TASK ITEM:
Below are the records; locate each line with the word "default" and copy it.

ENTRIES SUPPLIED:

==> config.mk <==
export PLATFORM = sky130hd
export DESIGN_NAME = board_move_ctrl
export DESIGN_NICKNAME = d
export VERILOG_FILES = /design/src/rtl/board_move_ctrl.sv
export SDC_FILE = /design/constraint.sdc
export NUM_CORES = 1
export LEC_CHECK = 0
export ABC_AREA = 1
export CAP_MARGIN = 0
export CORE_MARGIN = 4
export CORE_UTILIZATION = 50
export DETAILED_ROUTE_END_ITERATION = 6
export PLACE_DENSITY = 0.85
export SETUP_SLACK_MARGIN = 0.4
export SYNTH_ARGS = -nofsm -noshare
export SYNTH_HDL_FRONTEND = slang
export SYNTH_SLANG_ARGS = --single-unit
==> constraint.sdc <==
create_clock -name CLK -period 2.8 [get_ports CLK]
set_input_delay 0.28 -clock CLK [delete_from_list [all_inputs] [get_ports CLK]]
set_output_delay 0.28 -clock CLK [all_outputs]
set_load 0.02 [all_outputs]
==> src/rtl/board_move_ctrl.sv <==
// Board move controller: validates and applies a single-piece move on a 64-square
// board memory, or rewrites the whole board to its start layout.
module board_move_ctrl #(
  parameter logic [3:0] EMPTY_CODE = 4'hC
) (
  input  logic       CLK,
  input  logic       RESET,
  input  logic       MOVE_REQ,
  input  logic [5:0] MOVE_FROM,
  input  logic [5:0] MOVE_TO,
  input  logic       INIT_REQ,
  output logic       READY,
  output logic       DONE,
  output logic [1:0] RESULT,
  output logic [3:0] CAPTURED,
  output logic       BRD_CS,
  output logic       BRD_READ,
  output logic       BRD_WRITE,
  output logic [5:0] BRD_ADDR,
  output logic [3:0] BRD_WRITEDATA,
  input  logic [3:0] BRD_READDATA,
  output logic [3:0] DBG_STATE
);

  // Request handshake: READY is high only in IDLE; a request (INIT_REQ or
  // MOVE_REQ) is taken on any rising edge where READY is high, INIT_REQ winning.
  typedef enum logic [3:0] {
    IDLE    = 4'd0,
    RD_SRC  = 4'd1,
    LAT_SRC = 4'd2,
    RD_DST  = 4'd3,
    LAT_DST = 4'd4,
    WR_DST  = 4'd5,
    WR_SRC  = 4'd6,
    INIT    = 4'd7,
    FIN     = 4'd8
  } state_t;

  localparam logic [1:0] RES_OK    = 2'b00;
  localparam logic [1:0] RES_SAME  = 2'b01;
  localparam logic [1:0] RES_EMPTY = 2'b10;
  localparam logic [1:0] RES_OWN   = 2'b11;

  state_t     state_q, next_state;
  logic [5:0] from_q, to_q, init_addr_q;
  logic       same_q;
  logic [3:0] src_q;
  logic [1:0] result_q, fin_res;
  logic [3:0] captured_q;
  logic       rd, wr;
  logic [5:0] addr;
  logic [3:0] wdata, init_code;

  always_comb begin
    init_code = EMPTY_CODE;
    case (init_addr_q[5:3])
      3'd0: case (init_addr_q[2:0])
              3'd0, 3'd7: init_code = 4'h6;
              3'd1, 3'd6: init_code = 4'h4;
              3'd2, 3'd5: init_code = 4'h2;
              3'd3:       init_code = 4'h8;
              default:    init_code = 4'hA;
            endcase
      3'd1: init_code = 4'h0;
      3'd6: init_code = 4'h1;
      3'd7: case (init_addr_q[2:0])
              3'd0, 3'd7: init_code = 4'h7;
              3'd1, 3'd6: init_code = 4'h5;
              3'd2, 3'd5: init_code = 4'h3;
              3'd3:       init_code = 4'h9;
              default:    init_code = 4'hB;
            endcase
      default: init_code = EMPTY_CODE;
    endcase
  end

  always_comb begin
    next_state = state_q;
    rd         = 1'b0;
    wr         = 1'b0;
    addr       = 6'd0;
    wdata      = 4'd0;
    fin_res    = RES_OK;
    case (state_q)
      IDLE: begin
        if (INIT_REQ)      next_state = INIT;
        else if (MOVE_REQ) next_state = RD_SRC;
      end
      RD_SRC: begin
        // Same-square moves spend this cycle idle on the bus, then finish.
        if (same_q) begin
          next_state = FIN;
          fin_res    = RES_SAME;
        end else begin
          rd         = 1'b1;
          addr       = from_q;
          next_state = LAT_SRC;
        end
      end
      LAT_SRC: next_state = RD_DST;
      RD_DST: begin
        rd         = 1'b1;
        addr       = to_q;
        next_state = LAT_DST;
      end
      LAT_DST: begin
        if (src_q == EMPTY_CODE) begin
          next_state = FIN;
          fin_res    = RES_EMPTY;
        end else if (BRD_READDATA != EMPTY_CODE && src_q[0] == BRD_READDATA[0]) begin
          next_state = FIN;
          fin_res    = RES_OWN;
        end else begin
          next_state = WR_DST;
        end
      end
      WR_DST: begin
        wr         = 1'b1;
        addr       = to_q;
        wdata      = src_q;
        next_state = WR_SRC;
      end
      WR_SRC: begin
        wr         = 1'b1;
        addr       = from_q;
        wdata      = EMPTY_CODE;
        next_state = FIN;
      end
      INIT: begin
        wr    = 1'b1;
        addr  = init_addr_q;
        wdata = init_code;
        if (init_addr_q == 6'd63) next_state = FIN;
      end
      FIN:     next_state = IDLE;
      default: next_state = IDLE;
    endcase
  end

  always_ff @(posedge CLK) begin
    if (RESET) begin
      state_q     <= IDLE;
      from_q      <= 6'd0;
      to_q        <= 6'd0;
      same_q      <= 1'b0;
      src_q       <= 4'd0;
      init_addr_q <= 6'd0;
      result_q    <= RES_OK;
      captured_q  <= EMPTY_CODE;
    end else begin
      state_q <= next_state;
      if (state_q == IDLE && (INIT_REQ || MOVE_REQ)) begin
        from_q      <= MOVE_FROM;
        to_q        <= MOVE_TO;
        same_q      <= (MOVE_FROM == MOVE_TO);
        init_addr_q <= 6'd0;
      end
      if (state_q == LAT_SRC) src_q <= BRD_READDATA;
      if (state_q == LAT_DST) captured_q <= BRD_READDATA;
      if (state_q == RD_SRC && same_q) captured_q <= EMPTY_CODE;
      if (state_q == INIT) begin
        init_addr_q <= init_addr_q + 6'd1;
        if (init_addr_q == 6'd63) captured_q <= EMPTY_CODE;
      end
      // RESULT only changes on the transition into FIN, so it holds between completions.
      if (next_state == FIN && state_q != FIN) result_q <= fin_res;
    end
  end

  assign READY         = (state_q == IDLE) && !RESET;
  assign DONE          = (state_q == FIN) && !RESET;
  assign RESULT        = result_q;
  assign CAPTURED      = captured_q;
  assign BRD_READ      = rd && !RESET;
  assign BRD_WRITE     = wr && !RESET;
  assign BRD_CS        = (rd || wr) && !RESET;
  assign BRD_ADDR      = RESET ? 6'd0 : addr;
  assign BRD_WRITEDATA = RESET ? 4'd0 : wdata;
  assign DBG_STATE     = state_q;

endmodule

==> metrics.md <==
| Metric | Value |
|---|---|
| Largest net degree at the start of global routing | 24 |
| CTS clock-pin slew for the worst setup and hold paths | ~0.06 ns |
| Post-CTS sizing | 13 |
| Number of I/O pins | between 40 and 50 |
| Leakage | between 1 and 1.5 nW |
| Die height | approximately 70 um |
| Fraction of layout cells with a size suffix above 1 | under 10% |
| Register area share after synthesis | between 30% and 40% |
| N_diodes | 0 |
| Clock sinks | 33 |
| Tmin final | 2.20 ns |
| Area Growth Syn to Fin | 30.2% |
| Post-synthesis cell count | 303 |
| DIE AREA | 0.00496 mm2 |
| Final slew viol count | 0 |
| DRC Markers | 0 |
| Worst endpoint required time | 2.52 ns |
| Vias in the first global route | 1882 |
| GRT Util Overall | a little over a fifth |
| Worst Hold Slack | around 0.47 ns |
| CTS Buf Count | 5 |
| Worst slew margin | a little over three fifths |
| Antenna violations before repair | 0 |
| Crit Path Category | register to output pin |
| DR vias | about 2100 |
| Crit. End Element | output pin |
| Std cell rows | 22 |
| Pre-CTS setup slack | roughly 0.44 ns |
| H-tree depth | 2 |
| CTS Hold Bufs | 0 |
| Root Driver | clkbuf_8 |
| Worst Path Arrival | 1.92 ns |
| F_max | 455 MHz |
| Yosys warns | 0 |
| Vias per cell | approximately 5.2 |
| DP Wirelength | about 3.8 mm |
| Initial DRT Pass Iterations | 4 |
| TritonCTS clock tree | built |
| Routed Antenna Nets | 0 |
| CP Launch Type | register |
| Post-synth net total | roughly 330 |
| Setup_tns | 0 ns |
| Crit-path max FO | 6 |
| Max_cap viols | 0 |
| Clk buf depth | 2 |
| Min-Delay Path Class | register to register |
| Port bufs | 44 |
| FF+latch count, synth | 33 |
| Synth Cell Area | between 0.0015 and 0.002 mm2 |
| Final Hold Fails | 0 |
| Inst Count DP | 390 |
| First-pass GRT wire length | 8.33 mm |
| RSZ-0062 raised after global routing | no |
| Layout filler cell count | approximately 340 |
| Nets | roughly 380 |
| Worst-Skew Late Latency | 0.29 ns |
| Finished Layout Cells | around 400 |
| Grt total ovfl | 0 |
| Status | finished, final reports clean |
| Final wirelength | 5.06 mm |
| Slew @ Worst Pin | 0.560 ns |
| PD cells | approximately 830 mW/mm2 |
| Worst Skew | 0.00471 ns |
| DR WL/cell | 12.8 um |
| Peak VDD IR | between 300 and 400 uV |
| Number of distinct library cells after synthesis | 26 |
| Setup violators final | 0 |
| Core footprint | 0.00372 mm2 |
| Die X | 70.5 um |
| Placer Congestion | ~0.85 |
| Worst setup margin | ~0.6 ns |
| Detailed Route Iter0 Violations | about 130 |
| Tcrit/Tclk final | 78.6% |
| Synthesized area per cell | roughly 6.4 um2 |
| Initial Utilization | 52.5% |
| Setup bufs post-CTS | 0 |
-- synthesized netlist by cell type --
library cell	count	share of area (%)
nor3_1	7	1.8
a21boi_0	1	0.39
or2_2	1	0.32
o2111ai_1	2	0.90
a22oi_1	6	2.3
a21oi_1	36	9.2
nor2_4	2	1.2
nand3_1	7	1.8
nor4_1	1	0.32
or2_1	1	0.32
nor2_1	41	7.9
nand3b_1	1	0.39
buf_2	1	0.26
dfxtp_1	33	34
nor2_2	5	1.6
ha_1	8	5.1
buf_4	2	0.77
clkbuf_1	4	0.77
nand2_1	73	14
o21ai_0	22	5.6
inv_2	1	0.19
o21ai_2	1	0.45
xor2_1	3	1.3
inv_1	39	7.5
nand2_2	3	0.96
nand4_1	2	0.64
-- cell type report --
type / instances / area [um2] / share of cell area, %
inverter: 40 / 150 / 5.91
clock buffer: 7 / 86.3 / 3.40
multi-input combinational: 223 / 1120 / 44.0
sequential: 33 / 667 / 26.3
timing repair buffer: 46 / 459 / 18.1
tap: 48 / 60.1 / 2.36
-- cell usage in the layout, fill, tap and decap left out --
cell / count
nand2_1: 73
nor2_1: 41
inv_1: 39
a21oi_1: 36
clkdlybuf4s50_1: 32
dfxtp_1: 28
o21ai_0: 22
ha_1: 8
nor3_1: 7
nand3_1: 7
dlygate4sd2_1: 7
a22oi_1: 6
clkbuf_8: 6
dfxtp_2: 5
dlymetal6s2s_1: 5
nor2_2: 4
nor2_4: 3
nand2_2: 3
xor2_1: 3
nand4_1: 2
o2111ai_1: 2
buf_4: 2
a21boi_0: 1
o21ai_4: 1
nor4_1: 1
inv_2: 1
nand3b_1: 1
or2_2: 1
or2_1: 1
clkbuf_1: 1
-- through the flow --
step	power (W)	utilization (%)	cell area (um2)
after floorplan	0.00142	-	1950
after global placement	0.00174	65.4	2430
after detailed placement	0.00175	65.4	2430
after CTS	0.00212	68.0	2530
after global routing	0.00228	68.4	2540
final	0.00212	68.4	2540
-- kinds of logic (layout without fill, tap and decap cells) --
| kind of cell | count (synthesis) | count (layout) | share of synthesized area (%) |
|---|---|---|---|
| AOI/OAI and AO/OA | 68 | 68 | 18.9 |
| xor gates and xnor gates | 3 | 3 | 1.35 |
| adders and majority gates | 8 | 8 | 5.13 |
| buffers and inverters | 47 | 93 | 9.49 |
| DFF | 33 | 33 | 33.9 |
| and+or+nand+nor | 144 | 144 | 31.2 |
-- path summary, 6_finish.rpt --
check                                   from             end  slack [ns]  depth (start not counted)
worst max-delay path            DBG_STATE[0]     BRD_ADDR[0]        0.60                          7
worst min-delay path             CAPTURED[1]     CAPTURED[1]        0.47                          2
worst max register to register  DBG_STATE[0]  init_addr_q[2]        1.12                          8
worst min register to register   CAPTURED[1]     CAPTURED[1]        0.47                          2
-- registers in the layout, summed over array words and instances (netlist names) --
name and cells:
init_addr_q 6, DBG_STATE 4, to_q 6, same_q 1, from_q 6, CAPTURED 4, RESULT 2, src_q 4
-- per-layer routing --
metal | share of wire [%] | track usage [%] | vias up
met5 | 0 | 0 | -
met4 | 1.8 | 8.09 | 0
met3 | 6.5 | 5.04 | 9
met2 | 47 | 35.0 | 77
met1 | 45 | 25.7 | 934
li1 | - | - | 1064
-- worst max-delay path, stage by stage (launching register included) --
cell	delay (ns)
dfxtp_1	0.41
inv_1	0.07
nor2_1	0.18
nand2_1	0.14
o21ai_4	0.22
nand2_1	0.09
a21oi_1	0.17
dlygate4sd2_1	0.35
-- power breakdown --
part	leakage, nW	total, W	internal (W)	switching [W]
Sequential	0.273	0.000747	0.000635	0.000112
Clock	0.0443	0.000365	0.000195	0.000170
Combinational	0.931	0.00101	0.000370	0.000637
(Power assumes the default switching activity.)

SOLVED PROBLEM:
              default:    init_code = 4'hA;
              default:    init_code = 4'hB;
      default: init_code = EMPTY_CODE;
      default: next_state = IDLE;
(Power assumes the default switching activity.)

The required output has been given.